(PROMPT) Each line below from the one containing "global placement,u_core.word_latch[30],u_core.word_latch[30],2" through the one containing "global route,flash_flash_readdata[27],u_core.word_latch[27],3" is to be given again exactly, and no line outside that span.
*** Opening of EXERCISE MATERIAL ***
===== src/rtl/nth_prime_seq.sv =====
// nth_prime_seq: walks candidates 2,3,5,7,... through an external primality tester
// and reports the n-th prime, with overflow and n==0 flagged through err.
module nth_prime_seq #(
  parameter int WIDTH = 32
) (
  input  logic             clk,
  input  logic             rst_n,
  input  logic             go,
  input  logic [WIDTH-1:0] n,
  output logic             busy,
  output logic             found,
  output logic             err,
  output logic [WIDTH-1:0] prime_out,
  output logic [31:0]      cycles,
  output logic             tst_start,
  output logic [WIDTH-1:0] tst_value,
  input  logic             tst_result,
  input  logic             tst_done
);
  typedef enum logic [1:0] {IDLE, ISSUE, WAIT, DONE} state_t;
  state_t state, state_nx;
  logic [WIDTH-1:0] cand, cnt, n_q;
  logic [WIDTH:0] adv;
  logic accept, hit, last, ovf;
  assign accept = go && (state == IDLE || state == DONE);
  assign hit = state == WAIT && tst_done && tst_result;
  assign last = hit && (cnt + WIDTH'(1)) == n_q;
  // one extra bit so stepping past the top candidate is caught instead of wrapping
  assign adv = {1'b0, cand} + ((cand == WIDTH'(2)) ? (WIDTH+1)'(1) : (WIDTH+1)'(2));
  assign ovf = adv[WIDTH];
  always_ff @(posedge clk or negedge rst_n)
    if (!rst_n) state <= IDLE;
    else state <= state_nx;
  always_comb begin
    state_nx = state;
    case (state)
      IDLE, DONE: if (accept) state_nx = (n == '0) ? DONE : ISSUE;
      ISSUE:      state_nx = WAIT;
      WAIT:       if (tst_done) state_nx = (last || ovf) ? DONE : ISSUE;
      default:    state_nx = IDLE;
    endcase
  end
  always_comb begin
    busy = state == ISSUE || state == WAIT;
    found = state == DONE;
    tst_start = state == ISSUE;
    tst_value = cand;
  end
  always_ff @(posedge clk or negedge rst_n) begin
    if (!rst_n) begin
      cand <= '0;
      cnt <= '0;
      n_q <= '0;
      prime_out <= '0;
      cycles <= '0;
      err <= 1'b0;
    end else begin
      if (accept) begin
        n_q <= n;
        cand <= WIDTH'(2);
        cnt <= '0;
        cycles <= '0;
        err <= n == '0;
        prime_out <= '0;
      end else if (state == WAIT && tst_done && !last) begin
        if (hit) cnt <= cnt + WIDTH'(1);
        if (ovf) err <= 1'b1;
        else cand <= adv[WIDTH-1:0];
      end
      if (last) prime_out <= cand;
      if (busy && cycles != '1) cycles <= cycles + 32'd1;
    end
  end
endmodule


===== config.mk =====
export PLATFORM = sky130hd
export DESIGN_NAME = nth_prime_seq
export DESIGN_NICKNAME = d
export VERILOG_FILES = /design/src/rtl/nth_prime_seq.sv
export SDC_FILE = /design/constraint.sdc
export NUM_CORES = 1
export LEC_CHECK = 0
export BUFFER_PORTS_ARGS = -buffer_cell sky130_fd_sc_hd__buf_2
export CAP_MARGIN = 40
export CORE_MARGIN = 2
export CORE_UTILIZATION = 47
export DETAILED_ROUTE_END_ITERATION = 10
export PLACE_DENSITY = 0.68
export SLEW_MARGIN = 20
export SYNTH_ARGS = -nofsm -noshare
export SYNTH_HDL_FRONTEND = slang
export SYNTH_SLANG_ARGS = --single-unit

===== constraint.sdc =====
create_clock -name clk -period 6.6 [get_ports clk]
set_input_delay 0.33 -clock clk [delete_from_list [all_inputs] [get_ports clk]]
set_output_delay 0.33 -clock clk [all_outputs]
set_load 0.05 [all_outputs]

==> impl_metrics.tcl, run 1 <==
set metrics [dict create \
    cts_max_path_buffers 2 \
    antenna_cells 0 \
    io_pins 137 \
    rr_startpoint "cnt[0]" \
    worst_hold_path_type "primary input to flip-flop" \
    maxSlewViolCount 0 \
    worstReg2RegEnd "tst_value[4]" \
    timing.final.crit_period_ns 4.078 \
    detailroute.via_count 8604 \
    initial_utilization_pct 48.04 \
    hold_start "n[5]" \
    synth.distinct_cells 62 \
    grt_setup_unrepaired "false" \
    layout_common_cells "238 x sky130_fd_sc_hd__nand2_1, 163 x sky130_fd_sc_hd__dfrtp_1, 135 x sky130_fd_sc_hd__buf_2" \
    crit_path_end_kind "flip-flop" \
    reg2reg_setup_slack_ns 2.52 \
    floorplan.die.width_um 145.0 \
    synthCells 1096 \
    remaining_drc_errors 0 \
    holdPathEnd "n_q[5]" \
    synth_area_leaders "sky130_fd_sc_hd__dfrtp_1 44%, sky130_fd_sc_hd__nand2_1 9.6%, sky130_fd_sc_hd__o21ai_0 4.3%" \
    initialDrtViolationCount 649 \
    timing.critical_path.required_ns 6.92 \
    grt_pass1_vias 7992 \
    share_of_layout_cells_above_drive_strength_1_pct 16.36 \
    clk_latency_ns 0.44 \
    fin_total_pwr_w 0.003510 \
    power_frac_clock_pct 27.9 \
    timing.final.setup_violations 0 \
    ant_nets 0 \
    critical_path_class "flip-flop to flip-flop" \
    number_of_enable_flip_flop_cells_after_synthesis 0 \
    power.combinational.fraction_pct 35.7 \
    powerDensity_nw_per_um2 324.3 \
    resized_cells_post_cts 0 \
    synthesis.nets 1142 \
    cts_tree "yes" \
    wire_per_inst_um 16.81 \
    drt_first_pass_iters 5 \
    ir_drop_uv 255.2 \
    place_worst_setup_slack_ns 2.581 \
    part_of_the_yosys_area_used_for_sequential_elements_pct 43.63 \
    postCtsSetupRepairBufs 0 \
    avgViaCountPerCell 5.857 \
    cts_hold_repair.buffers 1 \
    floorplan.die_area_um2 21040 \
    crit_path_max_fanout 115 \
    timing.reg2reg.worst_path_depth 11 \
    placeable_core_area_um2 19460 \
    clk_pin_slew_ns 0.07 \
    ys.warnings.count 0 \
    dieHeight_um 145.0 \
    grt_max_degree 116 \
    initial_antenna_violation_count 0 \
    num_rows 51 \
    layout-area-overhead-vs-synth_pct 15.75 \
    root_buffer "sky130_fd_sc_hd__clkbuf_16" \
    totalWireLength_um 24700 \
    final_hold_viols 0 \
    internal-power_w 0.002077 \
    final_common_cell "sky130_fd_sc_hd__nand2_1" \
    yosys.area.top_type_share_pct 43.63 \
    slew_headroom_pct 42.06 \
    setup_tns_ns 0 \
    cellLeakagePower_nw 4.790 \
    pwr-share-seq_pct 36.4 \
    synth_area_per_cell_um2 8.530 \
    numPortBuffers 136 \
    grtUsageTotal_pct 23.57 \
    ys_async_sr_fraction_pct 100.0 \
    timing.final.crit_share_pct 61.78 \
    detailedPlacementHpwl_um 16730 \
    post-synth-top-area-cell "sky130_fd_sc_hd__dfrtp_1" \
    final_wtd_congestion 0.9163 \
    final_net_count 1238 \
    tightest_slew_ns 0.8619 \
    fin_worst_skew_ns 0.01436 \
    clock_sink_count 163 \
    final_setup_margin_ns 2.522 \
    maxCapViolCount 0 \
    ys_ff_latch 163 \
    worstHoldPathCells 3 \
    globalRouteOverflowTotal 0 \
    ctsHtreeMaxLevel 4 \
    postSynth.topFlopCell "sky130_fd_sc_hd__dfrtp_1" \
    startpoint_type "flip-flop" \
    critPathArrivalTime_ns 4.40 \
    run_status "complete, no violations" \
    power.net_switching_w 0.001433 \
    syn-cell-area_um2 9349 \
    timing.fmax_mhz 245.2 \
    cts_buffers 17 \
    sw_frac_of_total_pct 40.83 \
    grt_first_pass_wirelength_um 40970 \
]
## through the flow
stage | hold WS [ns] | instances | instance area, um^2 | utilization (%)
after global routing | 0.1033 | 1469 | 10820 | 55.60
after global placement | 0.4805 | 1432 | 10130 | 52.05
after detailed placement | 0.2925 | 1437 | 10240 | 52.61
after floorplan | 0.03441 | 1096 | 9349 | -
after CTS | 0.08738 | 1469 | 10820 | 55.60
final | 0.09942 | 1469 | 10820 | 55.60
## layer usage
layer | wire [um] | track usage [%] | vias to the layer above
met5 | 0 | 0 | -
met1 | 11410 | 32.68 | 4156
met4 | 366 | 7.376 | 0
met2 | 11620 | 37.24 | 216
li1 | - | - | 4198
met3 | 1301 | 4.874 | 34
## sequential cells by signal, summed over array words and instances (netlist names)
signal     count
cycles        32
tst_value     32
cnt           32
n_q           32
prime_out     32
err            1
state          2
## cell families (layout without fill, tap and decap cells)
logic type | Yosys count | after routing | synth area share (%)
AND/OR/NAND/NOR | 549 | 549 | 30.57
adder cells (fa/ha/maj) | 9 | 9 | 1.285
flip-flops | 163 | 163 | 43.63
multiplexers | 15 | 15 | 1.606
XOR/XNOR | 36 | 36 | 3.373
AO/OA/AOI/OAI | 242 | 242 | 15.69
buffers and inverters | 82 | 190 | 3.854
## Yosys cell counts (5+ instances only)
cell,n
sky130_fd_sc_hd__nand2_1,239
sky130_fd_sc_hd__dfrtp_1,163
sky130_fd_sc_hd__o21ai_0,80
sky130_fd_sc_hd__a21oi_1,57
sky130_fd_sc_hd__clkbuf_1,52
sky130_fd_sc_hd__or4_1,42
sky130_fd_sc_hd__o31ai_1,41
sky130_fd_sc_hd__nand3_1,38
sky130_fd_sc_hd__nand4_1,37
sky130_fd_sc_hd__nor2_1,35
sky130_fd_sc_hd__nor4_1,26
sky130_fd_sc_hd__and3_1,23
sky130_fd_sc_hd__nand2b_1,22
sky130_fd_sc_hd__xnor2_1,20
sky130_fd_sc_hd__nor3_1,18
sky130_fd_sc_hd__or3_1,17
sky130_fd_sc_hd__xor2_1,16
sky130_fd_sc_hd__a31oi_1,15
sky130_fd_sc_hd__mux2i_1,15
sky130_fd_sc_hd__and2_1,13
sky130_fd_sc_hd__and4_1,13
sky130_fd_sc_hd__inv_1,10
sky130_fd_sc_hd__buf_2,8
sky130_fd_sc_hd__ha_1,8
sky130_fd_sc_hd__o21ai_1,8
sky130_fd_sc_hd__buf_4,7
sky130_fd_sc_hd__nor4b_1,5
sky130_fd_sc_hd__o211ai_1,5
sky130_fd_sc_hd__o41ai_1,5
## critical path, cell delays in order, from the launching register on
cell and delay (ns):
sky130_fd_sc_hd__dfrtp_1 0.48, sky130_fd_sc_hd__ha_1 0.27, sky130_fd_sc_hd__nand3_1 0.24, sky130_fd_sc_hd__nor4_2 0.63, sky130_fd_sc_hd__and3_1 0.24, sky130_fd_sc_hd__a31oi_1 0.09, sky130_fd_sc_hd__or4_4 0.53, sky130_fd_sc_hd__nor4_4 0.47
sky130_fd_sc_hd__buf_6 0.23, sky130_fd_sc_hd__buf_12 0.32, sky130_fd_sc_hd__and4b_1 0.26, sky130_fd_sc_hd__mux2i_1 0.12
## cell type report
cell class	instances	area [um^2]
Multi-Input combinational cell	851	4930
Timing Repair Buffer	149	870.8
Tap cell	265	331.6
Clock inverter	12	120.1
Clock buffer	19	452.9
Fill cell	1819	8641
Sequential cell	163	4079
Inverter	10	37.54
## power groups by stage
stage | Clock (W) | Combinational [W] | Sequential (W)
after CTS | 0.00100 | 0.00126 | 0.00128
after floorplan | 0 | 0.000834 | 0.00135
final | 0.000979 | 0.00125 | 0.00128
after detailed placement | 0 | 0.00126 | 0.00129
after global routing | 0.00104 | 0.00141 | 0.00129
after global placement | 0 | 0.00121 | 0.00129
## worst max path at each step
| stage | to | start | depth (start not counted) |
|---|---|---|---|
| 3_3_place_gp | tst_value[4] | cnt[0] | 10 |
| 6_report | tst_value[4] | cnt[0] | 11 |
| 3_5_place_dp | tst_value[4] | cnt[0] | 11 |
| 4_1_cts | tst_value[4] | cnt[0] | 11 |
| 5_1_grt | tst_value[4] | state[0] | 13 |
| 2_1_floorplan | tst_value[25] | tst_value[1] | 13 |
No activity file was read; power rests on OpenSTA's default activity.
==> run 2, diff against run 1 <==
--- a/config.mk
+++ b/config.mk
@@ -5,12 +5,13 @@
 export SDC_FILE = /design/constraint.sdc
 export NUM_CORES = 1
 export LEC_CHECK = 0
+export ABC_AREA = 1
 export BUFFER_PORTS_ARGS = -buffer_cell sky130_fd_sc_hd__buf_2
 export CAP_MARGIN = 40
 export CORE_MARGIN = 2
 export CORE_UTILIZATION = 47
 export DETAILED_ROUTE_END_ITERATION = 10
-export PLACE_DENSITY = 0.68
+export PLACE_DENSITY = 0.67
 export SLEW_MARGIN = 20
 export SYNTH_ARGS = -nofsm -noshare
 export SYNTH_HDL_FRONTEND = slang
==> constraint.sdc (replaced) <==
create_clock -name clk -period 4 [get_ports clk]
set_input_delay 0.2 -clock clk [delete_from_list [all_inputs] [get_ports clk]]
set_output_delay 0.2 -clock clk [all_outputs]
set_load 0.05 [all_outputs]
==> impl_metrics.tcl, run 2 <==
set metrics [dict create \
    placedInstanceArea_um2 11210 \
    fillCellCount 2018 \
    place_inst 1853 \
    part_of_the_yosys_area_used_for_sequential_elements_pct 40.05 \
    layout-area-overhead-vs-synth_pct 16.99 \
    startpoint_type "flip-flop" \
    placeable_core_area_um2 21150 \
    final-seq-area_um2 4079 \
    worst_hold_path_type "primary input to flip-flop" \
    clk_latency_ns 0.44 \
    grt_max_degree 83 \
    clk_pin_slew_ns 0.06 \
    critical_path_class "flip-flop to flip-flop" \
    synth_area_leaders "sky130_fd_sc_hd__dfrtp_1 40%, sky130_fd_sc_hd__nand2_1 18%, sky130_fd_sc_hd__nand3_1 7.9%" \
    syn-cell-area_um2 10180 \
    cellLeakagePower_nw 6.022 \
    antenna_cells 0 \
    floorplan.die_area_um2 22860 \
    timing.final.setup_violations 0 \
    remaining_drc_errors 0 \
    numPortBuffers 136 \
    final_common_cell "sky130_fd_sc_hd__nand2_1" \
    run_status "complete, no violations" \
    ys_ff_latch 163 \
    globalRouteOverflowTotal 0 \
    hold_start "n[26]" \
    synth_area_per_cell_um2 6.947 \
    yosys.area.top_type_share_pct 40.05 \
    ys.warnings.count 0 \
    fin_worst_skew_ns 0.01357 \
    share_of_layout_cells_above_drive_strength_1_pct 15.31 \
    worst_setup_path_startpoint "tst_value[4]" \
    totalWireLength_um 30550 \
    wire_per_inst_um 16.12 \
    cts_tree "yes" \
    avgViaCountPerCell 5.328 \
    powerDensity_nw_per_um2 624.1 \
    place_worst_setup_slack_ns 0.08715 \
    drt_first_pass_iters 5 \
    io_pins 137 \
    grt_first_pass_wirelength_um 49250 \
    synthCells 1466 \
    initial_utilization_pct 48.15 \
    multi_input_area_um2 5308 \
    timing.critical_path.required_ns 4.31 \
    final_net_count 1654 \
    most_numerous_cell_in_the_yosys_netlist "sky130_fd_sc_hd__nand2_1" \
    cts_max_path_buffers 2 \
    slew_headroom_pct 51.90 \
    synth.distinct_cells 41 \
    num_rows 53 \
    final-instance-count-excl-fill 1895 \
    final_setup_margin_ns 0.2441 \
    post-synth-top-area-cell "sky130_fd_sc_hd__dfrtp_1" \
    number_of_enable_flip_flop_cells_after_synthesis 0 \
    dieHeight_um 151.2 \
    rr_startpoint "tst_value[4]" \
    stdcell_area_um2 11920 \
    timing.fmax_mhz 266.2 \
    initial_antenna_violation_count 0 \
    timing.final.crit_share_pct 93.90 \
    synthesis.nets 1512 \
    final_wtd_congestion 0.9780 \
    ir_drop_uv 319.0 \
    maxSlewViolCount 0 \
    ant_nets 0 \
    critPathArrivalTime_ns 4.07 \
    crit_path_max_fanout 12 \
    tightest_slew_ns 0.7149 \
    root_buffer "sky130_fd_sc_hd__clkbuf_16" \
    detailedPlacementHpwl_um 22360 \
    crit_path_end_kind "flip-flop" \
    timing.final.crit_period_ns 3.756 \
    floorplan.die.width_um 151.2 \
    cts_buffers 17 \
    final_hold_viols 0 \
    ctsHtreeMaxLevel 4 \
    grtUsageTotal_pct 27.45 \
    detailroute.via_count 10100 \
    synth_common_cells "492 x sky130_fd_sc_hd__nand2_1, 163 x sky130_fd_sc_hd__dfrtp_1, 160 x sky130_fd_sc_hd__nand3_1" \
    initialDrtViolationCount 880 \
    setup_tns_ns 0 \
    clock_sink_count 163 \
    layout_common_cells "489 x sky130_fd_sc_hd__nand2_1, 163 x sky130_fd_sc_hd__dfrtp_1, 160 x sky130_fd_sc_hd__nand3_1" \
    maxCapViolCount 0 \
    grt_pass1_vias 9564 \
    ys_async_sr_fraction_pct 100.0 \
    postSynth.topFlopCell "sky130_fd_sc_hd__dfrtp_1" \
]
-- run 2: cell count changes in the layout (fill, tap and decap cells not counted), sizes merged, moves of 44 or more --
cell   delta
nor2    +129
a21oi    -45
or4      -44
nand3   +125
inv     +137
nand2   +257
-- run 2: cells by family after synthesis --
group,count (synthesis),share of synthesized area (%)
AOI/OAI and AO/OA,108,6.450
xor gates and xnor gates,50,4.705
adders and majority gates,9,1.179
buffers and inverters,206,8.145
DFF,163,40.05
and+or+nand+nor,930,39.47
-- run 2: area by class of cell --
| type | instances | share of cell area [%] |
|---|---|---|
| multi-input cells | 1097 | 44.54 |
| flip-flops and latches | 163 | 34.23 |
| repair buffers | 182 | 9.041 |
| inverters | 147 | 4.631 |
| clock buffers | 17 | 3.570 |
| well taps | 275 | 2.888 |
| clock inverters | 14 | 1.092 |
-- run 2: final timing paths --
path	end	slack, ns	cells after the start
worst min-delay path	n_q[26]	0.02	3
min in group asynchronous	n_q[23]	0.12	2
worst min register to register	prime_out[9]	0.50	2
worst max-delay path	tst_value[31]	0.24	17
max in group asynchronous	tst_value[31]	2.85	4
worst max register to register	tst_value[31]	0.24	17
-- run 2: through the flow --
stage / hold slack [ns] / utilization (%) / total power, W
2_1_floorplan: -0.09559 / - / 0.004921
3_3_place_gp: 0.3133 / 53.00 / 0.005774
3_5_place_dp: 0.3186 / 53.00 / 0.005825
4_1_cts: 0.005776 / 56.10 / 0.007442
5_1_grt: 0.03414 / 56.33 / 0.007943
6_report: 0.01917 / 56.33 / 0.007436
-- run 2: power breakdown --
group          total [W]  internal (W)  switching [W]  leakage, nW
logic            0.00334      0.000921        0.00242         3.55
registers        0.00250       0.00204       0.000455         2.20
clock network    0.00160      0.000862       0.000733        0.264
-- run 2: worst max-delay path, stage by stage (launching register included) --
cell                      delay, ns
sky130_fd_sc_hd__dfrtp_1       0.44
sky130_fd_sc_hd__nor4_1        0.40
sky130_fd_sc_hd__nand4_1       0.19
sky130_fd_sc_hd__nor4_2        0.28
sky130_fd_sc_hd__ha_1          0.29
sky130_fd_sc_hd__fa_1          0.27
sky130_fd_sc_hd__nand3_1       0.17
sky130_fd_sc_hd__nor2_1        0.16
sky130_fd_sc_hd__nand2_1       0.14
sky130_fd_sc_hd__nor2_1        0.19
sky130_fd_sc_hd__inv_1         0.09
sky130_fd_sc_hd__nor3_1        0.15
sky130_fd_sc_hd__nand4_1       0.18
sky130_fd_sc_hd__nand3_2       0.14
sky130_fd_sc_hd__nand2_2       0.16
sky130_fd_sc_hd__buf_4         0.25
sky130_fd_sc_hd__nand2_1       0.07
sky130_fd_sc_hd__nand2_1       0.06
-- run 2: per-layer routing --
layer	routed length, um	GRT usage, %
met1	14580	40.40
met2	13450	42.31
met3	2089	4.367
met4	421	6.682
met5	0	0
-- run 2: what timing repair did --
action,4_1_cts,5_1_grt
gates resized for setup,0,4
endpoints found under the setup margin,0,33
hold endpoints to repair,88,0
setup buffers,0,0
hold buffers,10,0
*** Close of EXERCISE MATERIAL ***
*** Opening of EXERCISE MATERIAL ***
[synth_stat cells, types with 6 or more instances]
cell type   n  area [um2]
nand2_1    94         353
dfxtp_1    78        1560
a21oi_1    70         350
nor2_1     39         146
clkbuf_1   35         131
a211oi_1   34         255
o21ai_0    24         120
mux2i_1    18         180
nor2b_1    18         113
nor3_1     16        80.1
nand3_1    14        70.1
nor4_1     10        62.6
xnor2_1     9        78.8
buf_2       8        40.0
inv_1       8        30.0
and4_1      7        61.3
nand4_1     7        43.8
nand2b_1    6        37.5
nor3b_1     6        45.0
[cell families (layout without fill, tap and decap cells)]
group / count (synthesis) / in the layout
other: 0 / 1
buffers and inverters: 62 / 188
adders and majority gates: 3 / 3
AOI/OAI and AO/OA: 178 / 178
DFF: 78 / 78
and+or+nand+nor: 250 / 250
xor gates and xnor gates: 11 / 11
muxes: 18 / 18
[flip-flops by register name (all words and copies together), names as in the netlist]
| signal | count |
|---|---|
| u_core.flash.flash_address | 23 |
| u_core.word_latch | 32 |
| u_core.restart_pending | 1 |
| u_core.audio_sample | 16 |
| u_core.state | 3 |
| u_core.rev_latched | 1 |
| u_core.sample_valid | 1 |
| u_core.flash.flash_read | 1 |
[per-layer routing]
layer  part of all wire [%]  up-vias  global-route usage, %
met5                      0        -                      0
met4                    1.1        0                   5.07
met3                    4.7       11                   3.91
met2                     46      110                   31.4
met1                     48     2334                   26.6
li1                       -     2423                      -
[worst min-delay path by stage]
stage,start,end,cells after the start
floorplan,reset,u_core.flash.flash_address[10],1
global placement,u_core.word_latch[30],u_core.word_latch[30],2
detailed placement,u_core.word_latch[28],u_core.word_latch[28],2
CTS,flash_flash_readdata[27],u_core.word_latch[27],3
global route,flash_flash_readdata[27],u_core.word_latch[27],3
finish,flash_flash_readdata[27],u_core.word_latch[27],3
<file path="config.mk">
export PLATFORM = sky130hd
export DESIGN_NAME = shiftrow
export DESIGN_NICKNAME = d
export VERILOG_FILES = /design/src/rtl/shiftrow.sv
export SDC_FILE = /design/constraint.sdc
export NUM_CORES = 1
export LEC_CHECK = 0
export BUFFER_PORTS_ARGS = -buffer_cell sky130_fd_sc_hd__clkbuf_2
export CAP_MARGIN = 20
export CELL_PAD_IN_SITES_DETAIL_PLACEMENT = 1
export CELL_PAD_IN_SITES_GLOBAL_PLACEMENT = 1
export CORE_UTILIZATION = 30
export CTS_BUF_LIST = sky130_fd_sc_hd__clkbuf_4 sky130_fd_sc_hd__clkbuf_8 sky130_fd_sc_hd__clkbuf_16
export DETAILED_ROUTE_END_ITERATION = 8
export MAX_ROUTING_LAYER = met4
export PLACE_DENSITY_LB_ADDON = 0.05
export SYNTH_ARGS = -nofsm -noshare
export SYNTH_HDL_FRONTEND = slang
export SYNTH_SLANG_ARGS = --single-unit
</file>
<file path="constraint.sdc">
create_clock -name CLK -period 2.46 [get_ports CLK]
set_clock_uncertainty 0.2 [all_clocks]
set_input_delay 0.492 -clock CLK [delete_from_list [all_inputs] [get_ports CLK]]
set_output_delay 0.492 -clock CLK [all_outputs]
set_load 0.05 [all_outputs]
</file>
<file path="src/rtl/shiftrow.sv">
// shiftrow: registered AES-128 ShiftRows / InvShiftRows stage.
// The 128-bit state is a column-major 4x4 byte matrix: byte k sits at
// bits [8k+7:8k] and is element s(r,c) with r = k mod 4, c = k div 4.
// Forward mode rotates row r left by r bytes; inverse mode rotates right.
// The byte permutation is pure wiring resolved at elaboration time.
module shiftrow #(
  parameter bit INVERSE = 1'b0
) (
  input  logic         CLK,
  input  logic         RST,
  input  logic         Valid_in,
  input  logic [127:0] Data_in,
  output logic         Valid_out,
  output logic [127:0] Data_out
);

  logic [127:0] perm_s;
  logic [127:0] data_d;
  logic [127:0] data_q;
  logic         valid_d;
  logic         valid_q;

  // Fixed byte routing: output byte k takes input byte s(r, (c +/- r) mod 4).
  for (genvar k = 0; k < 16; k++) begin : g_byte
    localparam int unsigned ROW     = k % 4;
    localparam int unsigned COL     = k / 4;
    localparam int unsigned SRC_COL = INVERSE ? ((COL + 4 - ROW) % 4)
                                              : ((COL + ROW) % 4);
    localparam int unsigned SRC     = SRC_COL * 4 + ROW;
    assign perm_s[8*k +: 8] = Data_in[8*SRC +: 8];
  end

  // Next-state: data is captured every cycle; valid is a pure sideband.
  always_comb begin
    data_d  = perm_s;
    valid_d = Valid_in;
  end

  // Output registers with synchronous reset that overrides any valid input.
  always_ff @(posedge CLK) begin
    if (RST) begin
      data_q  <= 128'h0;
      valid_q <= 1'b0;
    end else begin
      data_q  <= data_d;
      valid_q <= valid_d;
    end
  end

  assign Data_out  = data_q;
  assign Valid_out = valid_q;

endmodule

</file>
*** Close of EXERCISE MATERIAL ***
(FINISHED TASK)
global placement,u_core.word_latch[30],u_core.word_latch[30],2
detailed placement,u_core.word_latch[28],u_core.word_latch[28],2
CTS,flash_flash_readdata[27],u_core.word_latch[27],3
global route,flash_flash_readdata[27],u_core.word_latch[27],3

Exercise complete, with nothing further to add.